Individual WAR values are calculated from the number and success rate of on-field actions by a player (in batting, baserunning, fielding, and pitching), with higher values reflecting larger contributions to a team's success. WAR value also depends on what position a player plays, with more value going to key defensive positions like catcher and shortstop than positions with less defensive importance such as first base. A high WAR value built up by a player reflects successful performance, a large quantity of playing time, or both.

For example, FanGraphs rates Clayton Kershaw's 2014 regular season performance at 7.9 WAR, suggesting his team won roughly eight more games than would be expected if his innings had been pitched by a replacement level player. Kershaw achieved this high WAR total by pitching many innings while maintaining a high rate of strikeouts and low rates of home runs and walks.

Overview
The basis for a WAR value is the estimated number of runs contributed by a player through offensive actions such as batting and base running, and runs denied to opposition teams by the player through defensive actions like fielding and pitching. Statistics such as weighted on-base average (wOBA), ultimate zone rating (UZR), ultimate base running (UBR), and defense independent pitching statistics (DIPS) measure the effectiveness of a player at creating and saving runs for their team, on a per-plate appearance or per-inning basis. These statistics can be multiplied by the playing time of a player to give an estimate of the number of offensive and defensive runs contributed to their team.

Additional runs contributed to a team lead to additional wins, with 10 runs estimated to be equal to roughly one win. Therefore, a 1.0 WAR value for a player signifies a contribution of roughly 10 more runs than a replacement-level player, over a specified period of time. A replacement-level player is defined by FanGraphs as contributing 17.5 runs fewer than a player of league-average performance, over 600 plate appearances. Therefore, a 1.0 WAR player has contributed an estimated −7.5 runs relative to average over the same number of plate appearances, a 2.0 WAR player has contributed +2.5 runs, and a 5.0 WAR player has contributed +32.5 runs.

For an individual player, WAR values may be calculated for single seasons or parts of seasons, for several seasons, or across the whole career of the player. Collective WAR values for multiple players may also be estimated, for example to determine the contribution a team receives from its outfielders, its relief pitchers or from specific positions such as catcher.
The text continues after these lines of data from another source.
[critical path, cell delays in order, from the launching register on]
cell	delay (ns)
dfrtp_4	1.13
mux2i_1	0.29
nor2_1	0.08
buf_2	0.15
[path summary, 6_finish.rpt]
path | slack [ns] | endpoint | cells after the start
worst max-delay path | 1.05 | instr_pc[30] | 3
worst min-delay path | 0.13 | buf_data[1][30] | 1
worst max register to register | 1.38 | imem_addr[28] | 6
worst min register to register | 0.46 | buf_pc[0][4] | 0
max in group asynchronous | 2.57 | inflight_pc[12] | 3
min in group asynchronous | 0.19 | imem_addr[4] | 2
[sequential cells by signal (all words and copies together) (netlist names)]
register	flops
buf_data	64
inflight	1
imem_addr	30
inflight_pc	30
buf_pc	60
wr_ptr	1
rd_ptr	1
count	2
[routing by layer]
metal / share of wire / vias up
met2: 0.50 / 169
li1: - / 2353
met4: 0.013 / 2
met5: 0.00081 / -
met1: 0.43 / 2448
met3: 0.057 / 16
File: src/rtl/hazard_ctrl_unit_pkg.sv
// Shared types for the pipeline hazard/forwarding controller: FSM states,
// forward-select encodings and the load-use counter preset helper.
package hazard_ctrl_unit_pkg;

  typedef enum logic [1:0] {
    RUN      = 2'd0,
    LU_STALL = 2'd1,
    DRAIN    = 2'd2,
    HALTED   = 2'd3
  } hzd_state_t;

  typedef enum logic [1:0] {
    FWD_RF    = 2'd0,
    FWD_EXMEM = 2'd1,
    FWD_MEMWB = 2'd2
  } fwd_sel_t;

  localparam int LU_CNT_W = 2;

  // The hit cycle is the first bubble, so the counter covers the rest minus one.
  function automatic logic [LU_CNT_W-1:0] lu_init(input int cycles);
    return (cycles > 1) ? LU_CNT_W'(cycles - 2) : '0;
  endfunction

endpackage

File: src/rtl/fwd_select.sv
// Forward-select for one EX-stage source operand; EX/MEM beats MEM/WB and
// register 0 is never forwarded.
module fwd_select
  import hazard_ctrl_unit_pkg::*;
#(
  parameter int REG_W = 5
) (
  input  logic [REG_W-1:0] src,
  input  logic             exmem_regwr,
  input  logic [REG_W-1:0] exmem_wsel,
  input  logic             memwb_regwr,
  input  logic [REG_W-1:0] memwb_wsel,
  output fwd_sel_t         sel
);

  always_comb begin
    sel = FWD_RF;
    if (exmem_regwr && (exmem_wsel != '0) && (exmem_wsel == src)) begin
      sel = FWD_EXMEM;
    end else if (memwb_regwr && (memwb_wsel != '0) && (memwb_wsel == src)) begin
      sel = FWD_MEMWB;
    end
  end

endmodule

File: src/rtl/hazard_ctrl_unit.sv
// Hazard and forwarding controller for the 5-stage pipeline: load-use stalls,
// branch/jump flushes, halt drain and saturating stall/flush counters.
module hazard_ctrl_unit
  import hazard_ctrl_unit_pkg::*;
#(
  parameter int REG_W           = 5,
  parameter int NSRC            = 2,
  parameter int LOAD_USE_CYCLES = 1,
  parameter int DRAIN_CYCLES    = 3,
  parameter int CNT_W           = 32
) (
  input  logic                  CLK,
  input  logic                  RST,
  input  logic                  ihit,
  input  logic                  dhit,
  input  logic                  dmem_req,
  input  logic                  branch_flush,
  input  logic                  jump_flush,
  input  logic                  halt_ex,
  input  logic                  idex_memread,
  input  logic [REG_W-1:0]      idex_wsel,
  input  logic [REG_W-1:0]      id_rs,
  input  logic [REG_W-1:0]      id_rt,
  input  logic [NSRC*REG_W-1:0] ex_src,
  input  logic                  exmem_regwr,
  input  logic                  memwb_regwr,
  input  logic [REG_W-1:0]      exmem_wsel,
  input  logic [REG_W-1:0]      memwb_wsel,
  output logic                  pc_wen,
  output logic                  ifid_en,
  output logic                  ifid_flush,
  output logic                  idex_en,
  output logic                  idex_flush,
  output logic                  exmem_en,
  output logic                  exmem_flush,
  output logic                  memwb_en,
  output logic [NSRC*2-1:0]     fwd_sel,
  output logic                  halt_done,
  output logic [CNT_W-1:0]      stall_cnt,
  output logic [CNT_W-1:0]      flush_cnt,
  output hzd_state_t            state
);

  localparam int                   DRAIN_W    = (DRAIN_CYCLES > 1) ? $clog2(DRAIN_CYCLES) : 1;
  localparam logic [DRAIN_W-1:0]   DRAIN_INIT = DRAIN_W'(DRAIN_CYCLES - 1);
  localparam logic [LU_CNT_W-1:0]  LU_INIT    = lu_init(LOAD_USE_CYCLES);
  localparam logic [CNT_W-1:0]     CNT_MAX    = '1;

  for (genvar i = 0; i < NSRC; i++) begin : g_fwd
    fwd_sel_t sel_e;
    fwd_select #(.REG_W(REG_W)) u_fwd (
      .src         (ex_src[i*REG_W +: REG_W]),
      .exmem_regwr (exmem_regwr),
      .exmem_wsel  (exmem_wsel),
      .memwb_regwr (memwb_regwr),
      .memwb_wsel  (memwb_wsel),
      .sel         (sel_e)
    );
    assign fwd_sel[i*2 +: 2] = sel_e;
  end

  logic [LU_CNT_W-1:0] lu_cnt, lu_cnt_n;
  logic [DRAIN_W-1:0]  drain_cnt, drain_cnt_n;
  hzd_state_t          state_n;
  logic frozen, active, lu_hit, flush_req;
  logic pc_wen_c, ifid_en_c, ifid_flush_c, idex_flush_c, back_en_c;
  logic count_flush, count_stall;

  assign frozen    = dmem_req & ~dhit;
  assign active    = ~RST & ~frozen;
  assign flush_req = branch_flush | jump_flush;
  assign lu_hit    = idex_memread & (idex_wsel != '0) &
                     ((idex_wsel == id_rs) | (idex_wsel == id_rt));

  always_comb begin
    pc_wen_c     = 1'b0;
    ifid_en_c    = 1'b0;
    ifid_flush_c = 1'b0;
    idex_flush_c = 1'b0;
    back_en_c    = 1'b0;
    count_flush  = 1'b0;
    state_n      = state;
    lu_cnt_n     = lu_cnt;
    drain_cnt_n  = drain_cnt;
    if (active) begin
      case (state)
        RUN: begin
          back_en_c = 1'b1;
          if (flush_req) begin
            pc_wen_c     = 1'b1;
            ifid_flush_c = 1'b1;
            idex_flush_c = branch_flush;
            count_flush  = 1'b1;
          end else if (lu_hit) begin
            idex_flush_c = 1'b1;
            if (LOAD_USE_CYCLES > 1) begin
              state_n  = LU_STALL;
              lu_cnt_n = LU_INIT;
            end
          end else if (!ihit) begin
            idex_flush_c = 1'b1;
          end else begin
            pc_wen_c  = 1'b1;
            ifid_en_c = 1'b1;
          end
          // Halt wins the next-state decision even over a fresh load-use stall.
          if (halt_ex) begin
            state_n     = DRAIN;
            drain_cnt_n = DRAIN_INIT;
          end
        end
        LU_STALL: begin
          back_en_c = 1'b1;
          if (flush_req) begin
            pc_wen_c     = 1'b1;
            ifid_flush_c = 1'b1;
            idex_flush_c = branch_flush;
            count_flush  = 1'b1;
            state_n      = RUN;
          end else begin
            idex_flush_c = 1'b1;
            if (lu_cnt == '0) state_n = RUN;
            else              lu_cnt_n = lu_cnt - LU_CNT_W'(1);
          end
        end
        DRAIN: begin
          back_en_c    = 1'b1;
          ifid_flush_c = 1'b1;
          idex_flush_c = 1'b1;
          if (drain_cnt == '0) state_n = HALTED;
          else                 drain_cnt_n = drain_cnt - DRAIN_W'(1);
        end
        default: begin
        end
      endcase
    end
  end

  assign count_stall = ((state == RUN) || (state == LU_STALL)) & ~pc_wen_c;

  always_ff @(posedge CLK or posedge RST) begin
    if (RST) begin
      state     <= RUN;
      lu_cnt    <= '0;
      drain_cnt <= '0;
      halt_done <= 1'b0;
      stall_cnt <= '0;
      flush_cnt <= '0;
    end else begin
      state     <= state_n;
      lu_cnt    <= lu_cnt_n;
      drain_cnt <= drain_cnt_n;
      if (state_n == HALTED) halt_done <= 1'b1;
      if (count_stall && (stall_cnt != CNT_MAX)) stall_cnt <= stall_cnt + CNT_W'(1);
      if (count_flush && (flush_cnt != CNT_MAX)) flush_cnt <= flush_cnt + CNT_W'(1);
    end
  end

  assign pc_wen      = pc_wen_c;
  assign ifid_en     = ifid_en_c;
  assign ifid_flush  = ifid_flush_c;
  assign idex_en     = back_en_c;
  assign idex_flush  = idex_flush_c;
  assign exmem_en    = back_en_c;
  assign exmem_flush = 1'b0;
  assign memwb_en    = back_en_c;

endmodule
It is also possible to extrapolate a future WAR value from a player's past performance data.

Calculation
No clearly established formula exists for WAR. Sources that provide the statistic calculate it differently. These include Baseball Prospectus, Baseball-Reference, and FanGraphs. All of these sources publish the method they use to calculate WAR, and all use similar basic principles to do so.  The version published by Baseball Prospectus is named WARP, that by Baseball-Reference is named bWAR or  rWAR ("r" derives from Rally or RallyMonkey, a nickname for Sean Smith, who implemented that site's version of the statistic) and that for Fangraphs is named fWAR. Compared to rWAR, the calculation of fWAR places greater emphasis on peripheral statistics.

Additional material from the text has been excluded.